Software calculators are available for many different platforms, and they can be:
- A program for, or included with an operating system.
- A program implemented as server or client-side scripting (such as JavaScript) within a web page.
- Embedded in a calculator watch.
- Also, complex software may have calculator-like dialogs, sometimes with the full calculator functionality, to enter data into the system.

==History==
=== Early years ===
Modern computers first emerged in the 1940s and 1950s. The software that they ran was naturally used to perform calculations, but it was specially designed for a substantial application that was not limited to simple calculations. For example, the LEO computer was designed to run business application software such as payroll.

Software specifically to perform calculations as its main purpose was first written in the 1960s, and the first software package for general calculations to obtain widespread use was released in 1978. This was VisiCalc and it was called an interactive visible calculator, but it was actually a spreadsheet, and these are now not normally known simply as calculators.

The Unix version released in January 1979, V7 Unix, contained a command-line accessible calculator.

===Simulation of hardware calculators===
Calculators have been used since ancient times and until the advent of software they were physical, hardware machines. The most recent hardware calculators are electronic hand-held devices with buttons for digits and operations, and a small display for inputs and results.

The first software calculators imitated these hardware calculators by implementing the same functionality with mouse-operated, rather than finger-operated, buttons. Such software calculators first emerged in the 1980s as part of the original Macintosh operating system (System 1) and the Windows operating system (Windows 1.0).

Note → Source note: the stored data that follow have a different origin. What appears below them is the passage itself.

File: config.mk
export PLATFORM = sky130hd
export DESIGN_NAME = ahb2apb_mux_bridge
export DESIGN_NICKNAME = d
export VERILOG_FILES = /design/src/rtl/ahb2apb_mux_bridge.sv
export SDC_FILE = /design/constraint.sdc
export NUM_CORES = 1
export LEC_CHECK = 0
export ABC_AREA = 0
export CORE_ASPECT_RATIO = 0.6
export CORE_MARGIN = 2
export CORE_UTILIZATION = 39
export DETAILED_ROUTE_END_ITERATION = 8
export PLACE_DENSITY = 0.83
export SLEW_MARGIN = 40
export SYNTH_ARGS = -nofsm -noshare
export SYNTH_HDL_FRONTEND = slang
export SYNTH_SLANG_ARGS = --single-unit
export TNS_END_PERCENT = 5
File: constraint.sdc
create_clock -name HCLK -period 2.2 [get_ports HCLK]
set_input_delay 0.22 -clock HCLK [delete_from_list [all_inputs] [get_ports HCLK]]
set_output_delay 0.22 -clock HCLK [all_outputs]
set_load 0.005 [all_outputs]
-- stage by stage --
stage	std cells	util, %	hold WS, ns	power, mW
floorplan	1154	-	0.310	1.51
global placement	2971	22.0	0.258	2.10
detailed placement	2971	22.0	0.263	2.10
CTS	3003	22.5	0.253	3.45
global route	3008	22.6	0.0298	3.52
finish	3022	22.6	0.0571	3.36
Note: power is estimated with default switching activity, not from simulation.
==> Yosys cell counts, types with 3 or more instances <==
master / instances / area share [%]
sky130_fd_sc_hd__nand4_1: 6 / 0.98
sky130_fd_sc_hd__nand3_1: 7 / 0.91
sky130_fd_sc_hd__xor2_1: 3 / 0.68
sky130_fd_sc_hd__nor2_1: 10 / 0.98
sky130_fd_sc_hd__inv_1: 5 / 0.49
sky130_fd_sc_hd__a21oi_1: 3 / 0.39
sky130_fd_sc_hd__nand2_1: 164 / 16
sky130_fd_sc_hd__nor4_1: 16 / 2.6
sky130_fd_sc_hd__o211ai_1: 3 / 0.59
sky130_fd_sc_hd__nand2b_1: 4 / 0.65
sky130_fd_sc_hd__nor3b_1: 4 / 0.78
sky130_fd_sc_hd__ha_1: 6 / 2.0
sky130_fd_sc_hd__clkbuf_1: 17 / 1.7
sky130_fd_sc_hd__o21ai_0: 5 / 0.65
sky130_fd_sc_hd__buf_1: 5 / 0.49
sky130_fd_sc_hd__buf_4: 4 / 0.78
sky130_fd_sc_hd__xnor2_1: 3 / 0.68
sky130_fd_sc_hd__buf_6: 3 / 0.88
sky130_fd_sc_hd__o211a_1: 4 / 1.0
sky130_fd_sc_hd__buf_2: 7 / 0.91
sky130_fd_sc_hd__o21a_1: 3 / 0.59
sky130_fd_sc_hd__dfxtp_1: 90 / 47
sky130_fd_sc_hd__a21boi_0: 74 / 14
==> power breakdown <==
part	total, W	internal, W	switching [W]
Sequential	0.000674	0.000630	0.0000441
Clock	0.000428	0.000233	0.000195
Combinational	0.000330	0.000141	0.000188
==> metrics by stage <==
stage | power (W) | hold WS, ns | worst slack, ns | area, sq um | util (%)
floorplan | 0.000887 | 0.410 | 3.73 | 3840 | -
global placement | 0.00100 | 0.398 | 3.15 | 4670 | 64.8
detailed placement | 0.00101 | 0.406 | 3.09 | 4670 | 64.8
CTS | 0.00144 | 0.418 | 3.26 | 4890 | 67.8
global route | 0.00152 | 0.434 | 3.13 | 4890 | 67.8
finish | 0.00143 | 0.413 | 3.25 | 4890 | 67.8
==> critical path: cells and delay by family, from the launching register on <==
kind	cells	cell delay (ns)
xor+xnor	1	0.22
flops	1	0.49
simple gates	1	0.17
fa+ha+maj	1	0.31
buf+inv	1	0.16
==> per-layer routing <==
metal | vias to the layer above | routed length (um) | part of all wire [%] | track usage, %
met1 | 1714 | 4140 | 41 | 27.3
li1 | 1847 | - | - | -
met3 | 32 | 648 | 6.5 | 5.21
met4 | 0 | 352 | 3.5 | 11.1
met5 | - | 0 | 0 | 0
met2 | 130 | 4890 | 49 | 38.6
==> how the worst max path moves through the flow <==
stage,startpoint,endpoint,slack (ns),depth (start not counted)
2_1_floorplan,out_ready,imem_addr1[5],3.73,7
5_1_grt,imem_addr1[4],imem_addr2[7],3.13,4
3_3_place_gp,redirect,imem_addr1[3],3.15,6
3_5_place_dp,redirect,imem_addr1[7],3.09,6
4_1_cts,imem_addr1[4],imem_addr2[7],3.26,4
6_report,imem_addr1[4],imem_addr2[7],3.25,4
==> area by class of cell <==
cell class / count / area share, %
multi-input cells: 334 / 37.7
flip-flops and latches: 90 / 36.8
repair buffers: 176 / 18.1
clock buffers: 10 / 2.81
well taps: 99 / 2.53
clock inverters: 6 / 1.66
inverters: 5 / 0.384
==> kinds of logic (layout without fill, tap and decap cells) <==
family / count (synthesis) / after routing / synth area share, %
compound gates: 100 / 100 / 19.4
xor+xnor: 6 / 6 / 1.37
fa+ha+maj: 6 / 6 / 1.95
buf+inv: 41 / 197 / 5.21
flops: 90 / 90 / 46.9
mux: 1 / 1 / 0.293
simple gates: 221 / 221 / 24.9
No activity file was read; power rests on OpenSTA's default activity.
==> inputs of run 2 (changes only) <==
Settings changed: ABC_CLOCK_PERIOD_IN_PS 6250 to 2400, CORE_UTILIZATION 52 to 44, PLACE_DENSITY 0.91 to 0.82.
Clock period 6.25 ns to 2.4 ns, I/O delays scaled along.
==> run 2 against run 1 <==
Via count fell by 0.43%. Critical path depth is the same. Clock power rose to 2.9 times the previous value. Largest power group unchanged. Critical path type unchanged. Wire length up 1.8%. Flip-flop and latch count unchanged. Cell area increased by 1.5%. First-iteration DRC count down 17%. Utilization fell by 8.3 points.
<file path="config.mk">
export PLATFORM = sky130hd
export DESIGN_NAME = fifo_wr_arbiter
export DESIGN_NICKNAME = d
export VERILOG_FILES = /design/src/rtl/fifo_wr_arbiter.sv
export SDC_FILE = /design/constraint.sdc
export NUM_CORES = 1
export LEC_CHECK = 0
export ABC_AREA = 1
export BUFFER_PORTS_ARGS = -buffer_cell sky130_fd_sc_hd__buf_4
export CORE_UTILIZATION = 40
export DETAILED_ROUTE_END_ITERATION = 7
export GPL_ROUTABILITY_DRIVEN = 1
export PLACE_DENSITY = 0.68
export SLEW_MARGIN = 20
export SYNTH_ARGS = -nofsm -noshare
export SYNTH_HDL_FRONTEND = slang
export SYNTH_SLANG_ARGS = --single-unit
</file>
<file path="constraint.sdc">
create_clock -name wclk_i -period 2.8 [get_ports wclk_i]
set_input_delay 0.14 -clock wclk_i [delete_from_list [all_inputs] [get_ports wclk_i]]
set_output_delay 0.14 -clock wclk_i [all_outputs]
set_load 0.01 [all_outputs]
</file>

Some software calculators directly simulate one of the hardware calculators, by presenting an image that looks like the calculator, and by providing the same functionality.

===Software calculators on the Internet===
As web browsers became more powerful, developers focused more on creating online calculators rather than relying on local hardware. In May 2009, Wolfram Research announced the first public release of WolframAlpha. Rather than acting like a typical search engine, the tool was described as a "computational knowledge engine" designed to compute answers from curated mathematical research data rather than listing web pages.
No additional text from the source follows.